Meteorological history
- Formed: 15 February 2022
- Dissipated: 26 February 2022

Intense tropical cyclone
- 10-minute sustained (MFR)
- Highest winds: 175 km/h (110 mph)
- Lowest pressure: 935 hPa (mbar); 27.61 inHg

Category 4-equivalent tropical cyclone
- 1-minute sustained (SSHWS/JTWC)
- Highest winds: 215 km/h (130 mph)
- Lowest pressure: 941 hPa (mbar); 27.79 inHg

Overall effects
- Fatalities: 15 total
- Damage: $54.4 million (2022 USD)
- Areas affected: Mauritius, Réunion, Madagascar
- Part of the 2021–22 South-West Indian Ocean cyclone season

= Cyclone Emnati =

Tropical cyclone in the Indian Ocean in 2022

Intense Tropical Cyclone Emnati was a tropical cyclone that affected Madagascar, only two weeks after Cyclone Batsirai. The sixth tropical disturbance, the second tropical cyclone, and the second intense tropical cyclone of the 2021–22 South-West Indian Ocean cyclone season, Emnati formed from a zone of disturbed weather that was first noted on 15 February 2022. It continued westward, and steadily intensified before getting named Emnati a day later. Due to present dry air and wind shear, the storm had struggled to intensify significantly, and it became a category 1-equivalent on the Saffir-Simpson Scale later.

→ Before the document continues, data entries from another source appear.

==> src/rtl/hazard_scoreboard_unit_sb_prio_enc.sv <==
// Lowest-set-bit encoder: returns the index of the lowest asserted bit of
// vec_i and whether any bit is set. Used to pick the next free entry.
module sb_prio_enc #(
  parameter int W     = 4,
  parameter int IDX_W = (W > 1) ? $clog2(W) : 1
) (
  input  logic [W-1:0]     vec_i,
  output logic [IDX_W-1:0] idx_o,
  output logic             any_o
);

  // Scan from the top down so the lowest set bit is the last one written.
  always_comb begin
    idx_o = '0;
    for (int i = W - 1; i >= 0; i--) begin
      if (vec_i[i]) begin
        idx_o = IDX_W'(i);
      end
    end
  end

  assign any_o = |vec_i;

endmodule

==> src/rtl/hazard_scoreboard_unit.sv <==
// Load-use / long-latency hazard controller beside the ID stage. Tracks one
// scoreboard entry per in-flight long-latency write, stalls the ID
// instruction on RAW/WAW/structural hazards and drives the IF, IF_ID and
// ID_EXE control modes. Completions bypass through forwarding and never stall.
module hazard_scoreboard_unit
  import hazard_scoreboard_unit_pkg::*;
#(
  parameter  int NUM_SRC = 2,
  parameter  int DEPTH   = SB_DEPTH_DEFAULT,
  parameter  int CNT_W   = 32,
  localparam int TAG_W   = $clog2(DEPTH)
) (
  input  logic                                clk,
  input  logic                                rst_n,
  input  logic                                id_valid,
  input  logic [NUM_SRC*GPR_ADDR_SPACE-1:0]   id_src_addr,
  input  logic [NUM_SRC-1:0]                  id_src_re,
  input  logic [GPR_ADDR_SPACE-1:0]           id_rd_addr,
  input  logic                                id_rd_we,
  input  logic                                id_long_lat,
  input  logic                                ex_flush,
  input  logic                                cmpl_valid,
  input  logic [TAG_W-1:0]                    cmpl_tag,
  output logic                                alloc_valid,
  output logic [TAG_W-1:0]                    alloc_tag,
  output logic [1:0]                          if_id_mode,
  output logic [1:0]                          id_exe_mode,
  output logic                                if_stall,
  output logic                                sb_full,
  output logic                                cmpl_err,
  output logic [CNT_W-1:0]                    stall_cycles
);

  localparam logic [CNT_W-1:0] CNT_MAX = '1;

  // Scoreboard state
  logic [DEPTH-1:0]          valid_q, valid_d;
  logic [GPR_ADDR_SPACE-1:0] rd_q [DEPTH];
  logic                      cmpl_err_q, cmpl_err_d;
  logic [CNT_W-1:0]          stall_cycles_q, stall_cycles_d;

  // Per-entry decode
  logic [DEPTH-1:0] cmpl_sel;     // completion tag addresses this entry
  logic [DEPTH-1:0] live;         // pending and not completing this cycle
  logic [DEPTH-1:0] src_hit;      // a live entry feeds an enabled source
  logic [DEPTH-1:0] waw_hit;      // a live entry targets the same rd
  logic [DEPTH-1:0] alloc_onehot;

  logic                      rd_nz;
  logic                      long_write;
  logic                      struct_haz;
  logic                      hazard;
  logic                      cmpl_hit;
  logic [TAG_W-1:0]          free_idx;
  logic                      any_free;

  assign rd_nz      = (id_rd_addr != '0);
  assign long_write = id_long_lat && id_rd_we && rd_nz;

  genvar gi, gj;
  generate
    for (gi = 0; gi < DEPTH; gi++) begin : g_ent
      logic [NUM_SRC-1:0] src_eq;

      assign cmpl_sel[gi] = cmpl_valid && (cmpl_tag == TAG_W'(gi));
      assign live[gi]     = valid_q[gi] && !cmpl_sel[gi];

      for (gj = 0; gj < NUM_SRC; gj++) begin : g_src
        assign src_eq[gj] = id_src_re[gj]
                         && (id_src_addr[gj*GPR_ADDR_SPACE +: GPR_ADDR_SPACE] != '0)
                         && (id_src_addr[gj*GPR_ADDR_SPACE +: GPR_ADDR_SPACE] == rd_q[gi]);
      end

      assign src_hit[gi]      = live[gi] && (|src_eq);
      assign waw_hit[gi]      = live[gi] && id_rd_we && rd_nz && (rd_q[gi] == id_rd_addr);
      assign alloc_onehot[gi] = alloc_valid && (free_idx == TAG_W'(gi));
    end
  endgenerate

  // Free-slot search uses registered valid, so a slot freed by this cycle's
  // completion only becomes allocatable on the following cycle.
  sb_prio_enc #(
    .W     (DEPTH),
    .IDX_W (TAG_W)
  ) u_free_enc (
    .vec_i (~valid_q),
    .idx_o (free_idx),
    .any_o (any_free)
  );

  assign sb_full    = &valid_q;
  assign struct_haz = long_write && sb_full;
  assign hazard     = id_valid && ((|src_hit) || (|waw_hit) || struct_haz);

  assign alloc_valid = id_valid && long_write && !hazard && !ex_flush && any_free;
  assign alloc_tag   = free_idx;

  // Out-of-range tags decode to no entry, so they also miss here.
  assign cmpl_hit = |(cmpl_sel & valid_q);

  // Pipeline control: flush beats hazard; a hazard holds IF/ID and bubbles ID/EXE.
  always_comb begin
    if_id_mode  = Normal;
    id_exe_mode = Normal;
    if_stall    = Off;
    if (ex_flush) begin
      if_id_mode  = Flush;
      id_exe_mode = Flush;
      if_stall    = Off;
    end else if (hazard) begin
      if_id_mode  = Stall;
      id_exe_mode = Flush;
      if_stall    = On;
    end
  end

  // Next scoreboard, error and counter state.
  always_comb begin
    valid_d        = (valid_q & ~(cmpl_sel & valid_q)) | alloc_onehot;
    cmpl_err_d     = cmpl_err_q || (cmpl_valid && !cmpl_hit);
    stall_cycles_d = stall_cycles_q;
    if (hazard && !ex_flush && (stall_cycles_q != CNT_MAX)) begin
      stall_cycles_d = stall_cycles_q + 1'b1;
    end
  end

  // State register; reset drops every pending entry immediately.
  always_ff @(posedge clk or negedge rst_n) begin
    if (!rst_n) begin
      valid_q        <= '0;
      cmpl_err_q     <= 1'b0;
      stall_cycles_q <= '0;
      for (int i = 0; i < DEPTH; i++) begin
        rd_q[i] <= '0;
      end
    end else begin
      valid_q        <= valid_d;
      cmpl_err_q     <= cmpl_err_d;
      stall_cycles_q <= stall_cycles_d;
      for (int i = 0; i < DEPTH; i++) begin
        if (alloc_onehot[i]) begin
          rd_q[i] <= id_rd_addr;
        end
      end
    end
  end

  assign cmpl_err     = cmpl_err_q;
  assign stall_cycles = stall_cycles_q;

endmodule

==> config.mk <==
export PLATFORM = sky130hd
export DESIGN_NAME = hazard_scoreboard_unit
export DESIGN_NICKNAME = d
export VERILOG_FILES = /design/src/rtl/hazard_scoreboard_unit_pkg.sv /design/src/rtl/hazard_scoreboard_unit_sb_prio_enc.sv /design/src/rtl/hazard_scoreboard_unit.sv
export SDC_FILE = /design/constraint.sdc
export NUM_CORES = 1
export LEC_CHECK = 0
export CORE_UTILIZATION = 57
export DETAILED_ROUTE_END_ITERATION = 8
export GPL_TIMING_DRIVEN = 0
export PLACE_DENSITY = 0.93
export SYNTH_ARGS = -nofsm -noshare
export SYNTH_HDL_FRONTEND = slang
export SYNTH_HIERARCHICAL = 1
export SYNTH_SLANG_ARGS = --single-unit
==> constraint.sdc <==
create_clock -name clk -period 17.1 [get_ports clk]
set_input_delay 5.13 -clock clk [delete_from_list [all_inputs] [get_ports clk]]
set_output_delay 5.13 -clock clk [all_outputs]
set_load 0.02 [all_outputs]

After it managed to close off its core from prohibiting factors, the storm quickly intensified into a category 4-equivalent days later, forming a small eye around its CDO. Emnati then underwent a lengthy eyewall replacement cycle, which strongly weakened the storm as it moved closer to Madagascar. Eventually, it weakened back to a category 1-equivalent cyclone before making landfall in the country.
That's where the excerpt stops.